Problem description>
In the data below, find the line that contains "Word-level counts from" and the line that contains "bit (3 select". Copy both, plus every line between them, exactly.

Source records

☆ ☆ ☆ ☆

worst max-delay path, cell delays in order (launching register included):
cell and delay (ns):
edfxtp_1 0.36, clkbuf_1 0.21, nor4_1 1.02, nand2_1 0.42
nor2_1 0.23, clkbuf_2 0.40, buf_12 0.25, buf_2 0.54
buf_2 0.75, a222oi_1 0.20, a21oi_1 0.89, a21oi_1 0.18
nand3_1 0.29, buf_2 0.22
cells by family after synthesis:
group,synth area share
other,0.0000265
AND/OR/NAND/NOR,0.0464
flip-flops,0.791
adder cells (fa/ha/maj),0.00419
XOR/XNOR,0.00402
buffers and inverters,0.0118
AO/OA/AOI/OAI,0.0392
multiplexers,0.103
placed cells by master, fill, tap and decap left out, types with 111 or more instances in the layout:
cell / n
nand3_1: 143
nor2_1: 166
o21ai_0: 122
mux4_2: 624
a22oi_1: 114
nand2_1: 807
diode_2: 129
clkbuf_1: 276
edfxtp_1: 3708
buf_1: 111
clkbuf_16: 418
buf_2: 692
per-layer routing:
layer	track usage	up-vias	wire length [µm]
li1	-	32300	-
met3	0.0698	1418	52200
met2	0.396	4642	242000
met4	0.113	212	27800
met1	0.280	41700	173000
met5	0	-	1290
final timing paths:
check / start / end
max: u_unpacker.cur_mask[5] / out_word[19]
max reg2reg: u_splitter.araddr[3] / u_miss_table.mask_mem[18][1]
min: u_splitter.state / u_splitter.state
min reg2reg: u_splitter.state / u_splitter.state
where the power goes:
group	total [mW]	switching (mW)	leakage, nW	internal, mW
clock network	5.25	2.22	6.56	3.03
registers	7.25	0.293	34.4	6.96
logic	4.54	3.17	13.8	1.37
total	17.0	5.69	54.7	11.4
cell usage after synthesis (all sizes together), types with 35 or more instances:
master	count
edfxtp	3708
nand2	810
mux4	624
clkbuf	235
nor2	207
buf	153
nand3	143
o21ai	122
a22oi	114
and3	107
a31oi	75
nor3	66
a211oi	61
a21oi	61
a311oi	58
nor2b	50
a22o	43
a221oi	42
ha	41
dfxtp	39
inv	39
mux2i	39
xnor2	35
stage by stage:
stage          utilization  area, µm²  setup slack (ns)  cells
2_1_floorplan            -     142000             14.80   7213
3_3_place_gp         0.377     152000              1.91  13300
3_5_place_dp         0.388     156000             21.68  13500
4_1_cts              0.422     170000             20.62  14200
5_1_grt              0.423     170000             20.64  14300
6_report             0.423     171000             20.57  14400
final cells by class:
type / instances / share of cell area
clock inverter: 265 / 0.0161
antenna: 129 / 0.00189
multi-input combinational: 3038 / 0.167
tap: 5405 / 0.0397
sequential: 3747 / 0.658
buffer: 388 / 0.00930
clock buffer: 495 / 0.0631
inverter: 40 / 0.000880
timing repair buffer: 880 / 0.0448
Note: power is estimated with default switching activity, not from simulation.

☆ ☆ ☆ ☆

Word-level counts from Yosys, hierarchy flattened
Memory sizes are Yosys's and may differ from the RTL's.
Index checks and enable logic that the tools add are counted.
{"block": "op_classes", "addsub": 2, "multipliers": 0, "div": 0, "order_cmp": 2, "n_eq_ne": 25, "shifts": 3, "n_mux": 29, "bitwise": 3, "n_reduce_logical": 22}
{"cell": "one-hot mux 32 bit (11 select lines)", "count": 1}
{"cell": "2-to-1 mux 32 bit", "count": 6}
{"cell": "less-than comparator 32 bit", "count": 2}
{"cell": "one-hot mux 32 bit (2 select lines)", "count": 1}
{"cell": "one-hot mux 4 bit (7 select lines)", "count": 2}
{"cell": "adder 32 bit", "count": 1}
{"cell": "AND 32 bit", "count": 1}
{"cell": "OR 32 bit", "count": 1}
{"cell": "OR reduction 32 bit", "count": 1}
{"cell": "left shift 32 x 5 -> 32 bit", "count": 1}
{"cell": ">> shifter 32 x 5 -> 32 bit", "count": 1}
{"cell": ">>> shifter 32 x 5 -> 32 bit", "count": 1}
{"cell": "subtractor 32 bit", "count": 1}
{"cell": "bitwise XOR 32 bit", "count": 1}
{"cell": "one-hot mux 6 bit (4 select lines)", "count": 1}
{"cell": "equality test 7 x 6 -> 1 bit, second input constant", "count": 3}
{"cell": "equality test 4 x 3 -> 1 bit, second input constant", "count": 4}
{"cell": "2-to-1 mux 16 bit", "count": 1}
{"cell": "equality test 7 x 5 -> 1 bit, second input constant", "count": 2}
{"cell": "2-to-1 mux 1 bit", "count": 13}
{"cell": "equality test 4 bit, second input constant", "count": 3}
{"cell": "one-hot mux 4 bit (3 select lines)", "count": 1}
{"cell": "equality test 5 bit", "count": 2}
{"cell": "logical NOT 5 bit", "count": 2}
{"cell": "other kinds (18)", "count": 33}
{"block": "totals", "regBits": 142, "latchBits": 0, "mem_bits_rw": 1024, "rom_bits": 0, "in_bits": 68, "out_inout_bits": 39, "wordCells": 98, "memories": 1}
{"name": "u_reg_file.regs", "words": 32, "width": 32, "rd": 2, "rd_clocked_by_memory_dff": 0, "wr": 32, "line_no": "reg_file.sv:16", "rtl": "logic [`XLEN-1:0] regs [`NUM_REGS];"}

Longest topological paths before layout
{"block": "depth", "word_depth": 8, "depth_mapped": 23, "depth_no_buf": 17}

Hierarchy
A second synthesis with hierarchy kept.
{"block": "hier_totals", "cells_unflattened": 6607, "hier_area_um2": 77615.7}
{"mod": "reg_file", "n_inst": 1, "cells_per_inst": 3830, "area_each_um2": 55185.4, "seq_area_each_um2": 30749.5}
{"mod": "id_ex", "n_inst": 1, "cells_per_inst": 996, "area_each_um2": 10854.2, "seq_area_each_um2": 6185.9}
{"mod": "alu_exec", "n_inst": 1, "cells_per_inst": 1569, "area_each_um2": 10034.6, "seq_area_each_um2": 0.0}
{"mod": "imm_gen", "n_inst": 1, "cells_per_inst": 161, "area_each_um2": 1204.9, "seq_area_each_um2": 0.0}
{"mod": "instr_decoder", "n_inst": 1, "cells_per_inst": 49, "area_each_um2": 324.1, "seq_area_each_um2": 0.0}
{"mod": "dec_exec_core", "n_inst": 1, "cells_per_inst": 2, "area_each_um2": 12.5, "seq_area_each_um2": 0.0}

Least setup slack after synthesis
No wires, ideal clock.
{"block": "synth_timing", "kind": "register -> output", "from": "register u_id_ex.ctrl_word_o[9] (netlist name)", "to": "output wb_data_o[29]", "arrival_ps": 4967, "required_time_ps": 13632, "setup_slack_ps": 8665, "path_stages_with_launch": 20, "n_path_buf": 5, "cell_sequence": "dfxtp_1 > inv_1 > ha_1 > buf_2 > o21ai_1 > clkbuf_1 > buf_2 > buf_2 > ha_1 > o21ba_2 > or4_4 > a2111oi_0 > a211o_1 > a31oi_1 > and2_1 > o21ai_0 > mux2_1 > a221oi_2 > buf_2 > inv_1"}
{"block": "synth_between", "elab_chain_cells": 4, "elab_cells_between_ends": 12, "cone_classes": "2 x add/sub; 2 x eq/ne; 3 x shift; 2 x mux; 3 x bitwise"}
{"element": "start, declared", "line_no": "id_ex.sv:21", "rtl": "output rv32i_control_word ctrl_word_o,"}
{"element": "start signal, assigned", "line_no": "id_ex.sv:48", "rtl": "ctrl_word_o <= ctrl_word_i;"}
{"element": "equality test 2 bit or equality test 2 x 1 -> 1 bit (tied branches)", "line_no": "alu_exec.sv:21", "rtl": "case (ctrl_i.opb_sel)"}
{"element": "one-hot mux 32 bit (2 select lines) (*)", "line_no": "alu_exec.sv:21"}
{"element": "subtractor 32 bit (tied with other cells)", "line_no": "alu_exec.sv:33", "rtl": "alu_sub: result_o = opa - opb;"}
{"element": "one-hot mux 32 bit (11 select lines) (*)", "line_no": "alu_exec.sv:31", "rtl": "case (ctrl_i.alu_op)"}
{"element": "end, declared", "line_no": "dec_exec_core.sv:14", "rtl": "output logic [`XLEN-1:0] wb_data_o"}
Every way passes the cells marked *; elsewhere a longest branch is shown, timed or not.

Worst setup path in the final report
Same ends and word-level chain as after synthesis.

☆ ☆ ☆ ☆

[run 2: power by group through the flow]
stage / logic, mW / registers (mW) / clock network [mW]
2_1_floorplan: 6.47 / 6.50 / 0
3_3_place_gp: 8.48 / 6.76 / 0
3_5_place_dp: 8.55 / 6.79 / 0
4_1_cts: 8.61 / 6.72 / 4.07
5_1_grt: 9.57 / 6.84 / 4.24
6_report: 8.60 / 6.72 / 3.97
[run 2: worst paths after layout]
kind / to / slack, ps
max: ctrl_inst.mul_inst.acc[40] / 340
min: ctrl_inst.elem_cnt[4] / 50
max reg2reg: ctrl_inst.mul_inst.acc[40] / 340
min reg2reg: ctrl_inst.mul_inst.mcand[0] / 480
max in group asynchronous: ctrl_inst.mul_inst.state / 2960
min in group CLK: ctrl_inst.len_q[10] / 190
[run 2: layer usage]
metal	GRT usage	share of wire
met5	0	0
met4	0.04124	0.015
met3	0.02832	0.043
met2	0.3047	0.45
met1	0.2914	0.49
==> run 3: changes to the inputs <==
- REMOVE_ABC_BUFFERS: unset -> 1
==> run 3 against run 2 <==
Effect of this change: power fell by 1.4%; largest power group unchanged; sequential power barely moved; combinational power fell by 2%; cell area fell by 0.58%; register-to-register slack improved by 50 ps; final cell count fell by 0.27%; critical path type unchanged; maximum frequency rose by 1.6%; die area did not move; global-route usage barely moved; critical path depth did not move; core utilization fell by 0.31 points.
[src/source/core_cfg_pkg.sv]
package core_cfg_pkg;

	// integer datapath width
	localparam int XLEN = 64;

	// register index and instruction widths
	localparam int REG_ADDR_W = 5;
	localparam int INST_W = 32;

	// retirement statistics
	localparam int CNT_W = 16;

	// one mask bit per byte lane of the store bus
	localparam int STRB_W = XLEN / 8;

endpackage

☆ ☆ ☆ ☆

Response to the task>
Word-level counts from Yosys, hierarchy flattened
Memory sizes are Yosys's and may differ from the RTL's.
Index checks and enable logic that the tools add are counted.
{"block": "op_classes", "addsub": 2, "multipliers": 0, "div": 0, "order_cmp": 2, "n_eq_ne": 25, "shifts": 3, "n_mux": 29, "bitwise": 3, "n_reduce_logical": 22}
{"cell": "one-hot mux 32 bit (11 select lines)", "count": 1}
{"cell": "2-to-1 mux 32 bit", "count": 6}
{"cell": "less-than comparator 32 bit", "count": 2}
{"cell": "one-hot mux 32 bit (2 select lines)", "count": 1}
{"cell": "one-hot mux 4 bit (7 select lines)", "count": 2}
{"cell": "adder 32 bit", "count": 1}
{"cell": "AND 32 bit", "count": 1}
{"cell": "OR 32 bit", "count": 1}
{"cell": "OR reduction 32 bit", "count": 1}
{"cell": "left shift 32 x 5 -> 32 bit", "count": 1}
{"cell": ">> shifter 32 x 5 -> 32 bit", "count": 1}
{"cell": ">>> shifter 32 x 5 -> 32 bit", "count": 1}
{"cell": "subtractor 32 bit", "count": 1}
{"cell": "bitwise XOR 32 bit", "count": 1}
{"cell": "one-hot mux 6 bit (4 select lines)", "count": 1}
{"cell": "equality test 7 x 6 -> 1 bit, second input constant", "count": 3}
{"cell": "equality test 4 x 3 -> 1 bit, second input constant", "count": 4}
{"cell": "2-to-1 mux 16 bit", "count": 1}
{"cell": "equality test 7 x 5 -> 1 bit, second input constant", "count": 2}
{"cell": "2-to-1 mux 1 bit", "count": 13}
{"cell": "equality test 4 bit, second input constant", "count": 3}
{"cell": "one-hot mux 4 bit (3 select lines)", "count": 1}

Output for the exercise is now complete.